IPV6 address into compressed form in Java
I recently ran into the same problem and would like to (very slightly) improve on Tim's answer.
The following regular expression offers two advantages:
((?:(?:^|:)0+\\b){2,}):?(?!\\S*\\b\\1:0+\\b)(\\S*)
Firstly, it incorporates the change to match multiple zeroes. Secondly, it also correctly matches addresses where the longest chain of zeroes is at the beginning of the address (such as 0:0:0:0:0:0:0:1).
java-ipv6 is almost what you want.
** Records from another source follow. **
[config.mk]
export PLATFORM = sky130hd
export DESIGN_NAME = cmd_regbuf
export DESIGN_NICKNAME = d
export VERILOG_FILES = /design/src/rtl/cmd_regbuf_pkg.sv /design/src/rtl/cmd_gate_reg.sv /design/src/rtl/side_line_reg.sv /design/src/rtl/par_check.sv /design/src/rtl/cmd_regbuf.sv
export SDC_FILE = /design/constraint.sdc
export NUM_CORES = 1
export LEC_CHECK = 0
export BUFFER_PORTS_ARGS = -buffer_cell sky130_fd_sc_hd__clkbuf_2
export CORE_UTILIZATION = 45
export CTS_CLUSTER_DIAMETER = 60
export DETAILED_ROUTE_END_ITERATION = 12
export PLACE_DENSITY = 0.83
export SLEW_MARGIN = 20
export SYNTH_ARGS = -nofsm -noshare
export SYNTH_HDL_FRONTEND = slang
export SYNTH_SLANG_ARGS = --single-unit
[constraint.sdc]
create_clock -name clk -period 3.4 [get_ports clk]
set_input_delay 0 -clock clk [delete_from_list [all_inputs] [get_ports clk]]
set_output_delay 0 -clock clk [all_outputs]
set_load 0.1 [all_outputs]
[src/rtl/cmd_regbuf_pkg.sv]
// Package: shared sizes and the parity helper for the registered command buffer.
// Assumes: parity is odd and covers the low PAR_W bits of the command word.
package cmd_regbuf_pkg;
    localparam int unsigned CMD_W_DEF  = 28;
    localparam int unsigned PAR_W_DEF  = 22;
    localparam int unsigned LINE_W_DEF = 2;
    localparam int unsigned HOLD_DEF   = 2;

    // Returns 1 when the word bits plus the parity bit fail odd parity.
    function automatic logic odd_par_fail(input logic [PAR_W_DEF-1:0] bits, input logic par);
        return ~((^bits) ^ par);
    endfunction
endpackage

[src/rtl/cmd_gate_reg.sv]
// Module: gated command register with one copy per output bank.
// Loads the command word when selected (or when gating is off), otherwise holds.
// Assumes: synchronous active-low reset, which overrides the selects.
module cmd_gate_reg #(
    parameter int unsigned CMD_W  = 28,
    parameter int unsigned BANKS  = 2,
    parameter int unsigned SEL_W  = 2
) (
    input  logic             clk,
    input  logic             rst_n,
    input  logic             gate_en,
    input  logic [SEL_W-1:0] sel_n,
    input  logic [CMD_W-1:0] cmd_in,
    output logic [CMD_W-1:0] cmd_q [BANKS]
);
    logic load;

    // Decide whether this edge updates the gated outputs.
    always_comb begin
        load = !gate_en || !(&sel_n);
    end

    for (genvar b = 0; b < BANKS; b++) begin : g_bank
        // One register copy per bank, loaded together.
        always_ff @(posedge clk) begin
            if (!rst_n)
                cmd_q[b] <= '0;
            else if (load)
                cmd_q[b] <= cmd_in;
        end
    end

    AST_HOLD_DESELECTED: assert property (@(posedge clk) disable iff (!rst_n)
        (gate_en && (&sel_n)) |=> $stable(cmd_q[0])) else $error("hold");
    AST_LOAD_SELECTED: assert property (@(posedge clk) disable iff (!rst_n)
        (!gate_en || !(&sel_n)) |=> (cmd_q[0] == $past(cmd_in))) else $error("load");
    AST_BANKS_MATCH: assert property (@(posedge clk)
        cmd_q[0] == cmd_q[BANKS-1]) else $error("banks");
    AST_CMD_RESET: assert property (@(posedge clk)
        !rst_n |=> (cmd_q[0] == '0)) else $error("reset");
endmodule

[src/rtl/side_line_reg.sv]
// Module: ungated register for clock-enable and termination lines, one copy per bank.
// Assumes: these lines update every edge, whatever the selects are.
module side_line_reg #(
    parameter int unsigned LINE_W = 2,
    parameter int unsigned BANKS  = 2
) (
    input  logic              clk,
    input  logic              rst_n,
    input  logic [LINE_W-1:0] cke_in,
    input  logic [LINE_W-1:0] odt_in,
    output logic [LINE_W-1:0] cke_q [BANKS],
    output logic [LINE_W-1:0] odt_q [BANKS]
);
    for (genvar b = 0; b < BANKS; b++) begin : g_bank
        // Register both side lines into this bank every edge.
        always_ff @(posedge clk) begin
            if (!rst_n) begin
                cke_q[b] <= '0;
                odt_q[b] <= '0;
            end else begin
                cke_q[b] <= cke_in;
                odt_q[b] <= odt_in;
            end
        end
    end

    AST_SIDE_UNGATED: assert property (@(posedge clk) disable iff (!rst_n)
        1'b1 |=> (cke_q[0] == $past(cke_in) && odt_q[BANKS-1] == $past(odt_in))) else $error("side");
endmodule

[src/rtl/par_check.sv]
// Module: parity pipeline. Keeps the word one stage, pairs it with the late
// parity bit, and stretches each mismatch into an active-low error window.
// Assumes: parity for the word sampled at edge k is sampled at edge k+1.
module par_check
    import cmd_regbuf_pkg::*;
#(
    parameter int unsigned PAR_W = 22,
    parameter int unsigned HOLD  = 2
) (
    input  logic             clk,
    input  logic             rst_n,
    input  logic [PAR_W-1:0] bits_in,
    input  logic             par_in,
    output logic             err_n
);
    localparam int unsigned CNT_W = $clog2(HOLD + 1);

    logic [PAR_W-1:0] bits_d;
    logic             bits_vld;
    logic             fail;
    logic [CNT_W-1:0] win_cnt;

    // Store the covered bits and mark that a word is waiting for its parity.
    always_ff @(posedge clk) begin
        if (!rst_n) begin
            bits_d   <= '0;
            bits_vld <= 1'b0;
        end else begin
            bits_d   <= bits_in;
            bits_vld <= 1'b1;
        end
    end

    // Compare the stored word with the parity bit that is arriving now.
    always_comb begin
        fail = bits_vld && odd_par_fail(bits_d, par_in);
    end

    // Restart the error window on each mismatch and count it down otherwise.
    always_ff @(posedge clk) begin
        if (!rst_n)
            win_cnt <= '0;
        else if (fail)
            win_cnt <= CNT_W'(HOLD);
        else if (win_cnt != '0)
            win_cnt <= win_cnt - 1'b1;
    end

    // Registered flag output.
    always_ff @(posedge clk) begin
        if (!rst_n)
            err_n <= 1'b1;
        else
            err_n <= !(fail || (win_cnt > CNT_W'(1)));
    end

    AST_ERR_RESET: assert property (@(posedge clk)
        !rst_n |=> err_n) else $error("err reset");
    AST_NO_EARLY_CHECK: assert property (@(posedge clk) disable iff (!rst_n)
        !bits_vld |=> err_n) else $error("early");
    AST_ERR_MIN_LOW: assert property (@(posedge clk) disable iff (!rst_n)
        $fell(err_n) |=> !err_n) else $error("short");
    AST_FAIL_FLAGS: assert property (@(posedge clk) disable iff (!rst_n)
        fail |=> !err_n) else $error("missed");
endmodule

[src/rtl/cmd_regbuf.sv]
// Module: registered command buffer, top level. Two output banks for the
// command word (select gated) and for the side lines (ungated), plus parity.
// Assumes: one clock domain, synchronous active-low reset.
module cmd_regbuf
    import cmd_regbuf_pkg::*;
#(
    parameter int unsigned CMD_W  = CMD_W_DEF,
    parameter int unsigned PAR_W  = PAR_W_DEF,
    parameter int unsigned LINE_W = LINE_W_DEF,
    parameter int unsigned HOLD   = HOLD_DEF
) (
    input  logic              clk,
    input  logic              rst_n,
    input  logic              gate_en,
    input  logic [1:0]        sel_n,
    input  logic [CMD_W-1:0]  cmd_in,
    input  logic [LINE_W-1:0] cke_in,
    input  logic [LINE_W-1:0] odt_in,
    input  logic              par_in,
    output logic [CMD_W-1:0]  cmd_a,
    output logic [CMD_W-1:0]  cmd_b,
    output logic [LINE_W-1:0] cke_a,
    output logic [LINE_W-1:0] cke_b,
    output logic [LINE_W-1:0] odt_a,
    output logic [LINE_W-1:0] odt_b,
    output logic              err_n
);
    localparam int unsigned BANKS = 2;

    logic [CMD_W-1:0]  cmd_q [BANKS];
    logic [LINE_W-1:0] cke_q [BANKS];
    logic [LINE_W-1:0] odt_q [BANKS];

    cmd_gate_reg #(.CMD_W(CMD_W), .BANKS(BANKS), .SEL_W(2)) u_cmd (
        .clk(clk), .rst_n(rst_n), .gate_en(gate_en), .sel_n(sel_n),
        .cmd_in(cmd_in), .cmd_q(cmd_q)
    );

    side_line_reg #(.LINE_W(LINE_W), .BANKS(BANKS)) u_side (
        .clk(clk), .rst_n(rst_n), .cke_in(cke_in), .odt_in(odt_in),
        .cke_q(cke_q), .odt_q(odt_q)
    );

    par_check #(.PAR_W(PAR_W), .HOLD(HOLD)) u_par (
        .clk(clk), .rst_n(rst_n), .bits_in(cmd_in[PAR_W-1:0]),
        .par_in(par_in), .err_n(err_n)
    );

    // Map bank copies onto the named ports.
    always_comb begin
        cmd_a = cmd_q[0];
        cmd_b = cmd_q[1];
        cke_a = cke_q[0];
        cke_b = cke_q[1];
        odt_a = odt_q[0];
        odt_b = odt_q[1];
    end
endmodule

==> impl_metrics.toml, run 1 <==
[outcome]
status = "finished clean"

[grt]
gr-total-overflow = 0
grt_use_met1 = 0.204
grt_pass1_wl_um = 7730
gr-usage-met3 = 0.0576
grt_max_degree = 59
grtUsageMet2 = 0.351
grt.busiest_layer = "met2"
antenna_found_initial = 0
grt_pass1_vias = 1727
globalRouteTotalUtil = 0.201

[drt]
post_drt_wl_per_cell_um = 11.9
dr.first_iter.drc_count = 46
vias_per_cell = 4.50
drc = 0
drt.antenna.violating_nets = 0
wl_um = 4900
drt_pass1_iterations = 5
num_vias = 1856

[yosys]
ys_seq_area_frac = 0.505
netlist_area_mm2 = 0.00230
ys_seq_elements = 58
synth.distinct_cells = 17
yosys_warnings = 0
yosysTopAreaCell = "dfxtp_1"
synth_nets = 277
synthTopCellsByArea = "dfxtp_1, buf_4, nand2_1"
synth.top_cell.area_share = 0.505
synthCells = 239
synth.avg_cell_area_um2 = 9.62

[worst_setup_path]
end_kind = "flop"
r2r_end = "u_par.win_cnt[1]"
startpoint_type = "flop"
required_ps = 3600
reg2reg_from = "u_par.bits_d[17]"
arrival_ps = 2020
cp_max_fo = 3
rr_worst_depth = 5
r2r_slack_ps = 1590
crit_type = "reg2reg"

[floorplanning]
rows = 25
die_w_um = 73.5
start_util = 0.477
die_area_mm2 = 0.00540
core_area_mm2 = 0.00482
ioPinCount = 103
fp.dieH_um = 73.5

[finish]
post-route-cell-area_mm2 = 0.00312
n_antenna_cell = 0
final_cell_mix = "clkbuf_2, nand2_1, dfxtp_1, dlygate4sd3_1, a21boi_0"
area_growth_pct = 35.8
layout_commonest_cell = "clkbuf_2"
drive_above_1_share = 0.339
nets = 379
fill_cells = 404
post-route-util = 0.648

[pwr]
power.total_mw = 1.97
power_density_mw_per_mm2 = 630
vdd_drop_max_mv = 0.410
leakagePower_nw = 1.51

[clock_tree]
root_buffer = "clkbuf_8"
clk_pin_slew_ps = 60
clk_path_buf_depth = 2
clock-sinks = 58
cts_tree = "yes"
cts_max_level = 3
cts_setup_buffers = 0
cts_buffers = 9
insertion_delay_ps = 320

[placed_design]
io_buffers = 102
place_area_mm2 = 0.00261
place.gp.congestion = 0.664
dp.final_hpwl_um = 2930

[timing]
period_needed_ps = 1810
worst_pin_slew_ps = 1030
max-slew-margin-rel = 0.314
finalMaxSlewViolations = 0
setup_viol = 0
max_freq_ghz = 0.551
period_share = 0.533
rsz0062_at_grt = "no"
fin_setup_tns_ps = 0
skew_ps = 7.77
final-hold-violation-count = 0

[flow_run]
drv_cap = 0

[hold_path]
hold_depth = 1
worstHoldStart = "u_par.win_cnt[0]"
hp-class = "reg2reg"
min_to = "u_par.win_cnt[0]"
[final cells by class]
type / count / area, um2 / share of cell area
clock inverters: 3 / 40.0 / 0.0128
multi-input cells: 138 / 861 / 0.276
flip-flops and latches: 58 / 1160 / 0.372
clock buffers: 12 / 145 / 0.0465
well taps: 67 / 83.8 / 0.0269
repair buffers: 134 / 831 / 0.266
[timing repair]
item	4_1_cts	5_1_grt
hold endpoints to repair	54	0
hold buffers	32	0
gates resized for setup	0	0
[cells in the mapped netlist]
cell / count
dfxtp_1: 58
nand2_1: 58
buf_4: 32
a21boi_0: 28
and2_1: 26
xnor2_1: 13
clkbuf_1: 11
xnor3_1: 3
xor2_1: 2
a211oi_1: 1
a311o_1: 1
and3_1: 1
and3b_1: 1
nand3_1: 1
nor3_1: 1
nor3b_1: 1
xnor2_2: 1
[cell families after synthesis]
logic type             synth area share
buffers and inverters             0.122
XOR/XNOR                         0.0936
AO/OA/AOI/OAI                    0.0991
flip-flops                        0.505
AND/OR/NAND/NOR                   0.180
[worst max path at each step]
| stage | end | startpoint | slack [ps] | cells after the start |
|---|---|---|---|---|
| floorplan | u_par.win_cnt[1] | u_par.bits_d[17] | 1730 | 5 |
| global placement | u_par.win_cnt[1] | u_par.bits_d[17] | 1670 | 5 |
| detailed placement | u_par.win_cnt[1] | u_par.bits_d[17] | 1590 | 5 |
| CTS | u_par.win_cnt[1] | u_par.bits_d[17] | 1570 | 5 |
| global route | u_par.win_cnt[1] | u_par.bits_d[17] | 1500 | 5 |
| finish | u_par.win_cnt[1] | u_par.bits_d[17] | 1590 | 5 |
[sequential cells by signal, indices dropped and copies added, names as in the netlist]
register / count
u_cmd.cmd_q: 28
u_par.bits_d: 22
u_par.bits_vld: 1
u_par.err_n: 1
u_par.win_cnt: 2
u_side.cke_q: 2
u_side.odt_q: 2
[routing by layer]
metal,vias up,share of wire
li1,925,-
met1,848,0.40
met2,72,0.53
met3,11,0.045
met4,0,0.025
met5,-,0
[critical path, stage by stage (launching register included)]
cell and delay (ps):
dfxtp_1 310, xnor3_1 400, xnor3_1 250, xnor3_1 270
and3b_1 200, a311o_1 260
[power by group]
part	switching [mW]	internal, mW
Sequential	0.0269	0.729
Combinational	0.470	0.148
Clock	0.241	0.352
Total	0.738	1.23
[metrics by stage]
| step | setup slack [ps] | instances | hold WS (ps) |
|---|---|---|---|
| floorplan | 1730 | 239 | 27.7 |
| global placement | 1670 | 365 | 207 |
| detailed placement | 1590 | 365 | 212 |
| CTS | 1570 | 412 | 405 |
| global route | 1500 | 412 | 425 |
| finish | 1590 | 412 | 428 |
Note: power is estimated with default switching activity, not from simulation.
As of version 0.10 it does not check for the longest run of zeroes to shorten with :: - for instance 0:0:1:: is shortened to ::1:0:0:0:0:0. It is a very decent library for the handling of IPv6 addresses, though, and this problem should be fixed with version 0.11, such that the library is RFC 5952 compliant.
Guava's InetAddresses class has toAddrString() which formats according to RFC 5952.
How about this?
String resultString = subjectString.replaceAll("((?::0\\b){2,}):?(?!\\S*\\b\\1:0\\b)(\\S*)", "::$2").replaceFirst("^0::","::");
Explanation without Java double-backslash hell:
( # Match and capture in backreference 1:
(?: # Match this group:
:0 # :0
\b # word boundary
){2,} # twice or more
) # End of capturing group 1
:? # Match a : if present (not at the end of the address)
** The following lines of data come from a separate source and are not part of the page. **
**config.mk**
```make
export PLATFORM = sky130hd
export DESIGN_NAME = mem_map_decoder
export DESIGN_NICKNAME = d
export VERILOG_FILES = /design/src/rtl/mm_pkg.sv /design/src/rtl/mm_ctrl.sv /design/src/rtl/mm_datapath.sv /design/src/rtl/mem_map_decoder.sv
export SDC_FILE = /design/constraint.sdc
export NUM_CORES = 1
export LEC_CHECK = 0
export CAP_MARGIN = 5
export CORE_MARGIN = 8
export CORE_UTILIZATION = 36
export DETAILED_ROUTE_END_ITERATION = 6
export PLACE_DENSITY = 0.84
export SKIP_LAST_GASP = 1
export SLEW_MARGIN = 0
export SYNTH_ARGS = -nofsm -noshare
export SYNTH_HDL_FRONTEND = slang
export SYNTH_HIERARCHICAL = 1
export SYNTH_SLANG_ARGS = --single-unit
export TNS_END_PERCENT = 10
```
**constraint.sdc**
```tcl
create_clock -name clk -period 1.2 [get_ports clk]
set_input_delay 0.18 -clock clk [delete_from_list [all_inputs] [get_ports clk]]
set_output_delay 0.18 -clock clk [all_outputs]
set_load 0.03 [all_outputs]
```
(?! # Now assert that we can't match the following here:
\S* # Any non-space character sequence
\b # word boundary
\1 # the previous match
:0 # followed by another :0
\b # word boundary
) # End of lookahead. This ensures that there is not a longer
# sequence of ":0"s in this address.
(\S*) # Capture the rest of the address in backreference 2.
# This is necessary to jump over any sequences of ":0"s
# that are of the same length as the first one.
Input:
2001:db8:0:0:0:0:2:1
2001:db8:0:1:1:1:1:1
2001:0:0:1:0:0:0:1
2001:db8:0:0:1:0:0:1
2001:db8:0:0:1:0:0:0
Output:
2001:db8::2:1
2001:db8:0:1:1:1:1:1
2001:0:0:1::1
2001:db8::1:0:0:1
2001:db8:0:0:1::
(I hope the last example is correct - or is there another rule if the address ends in 0?)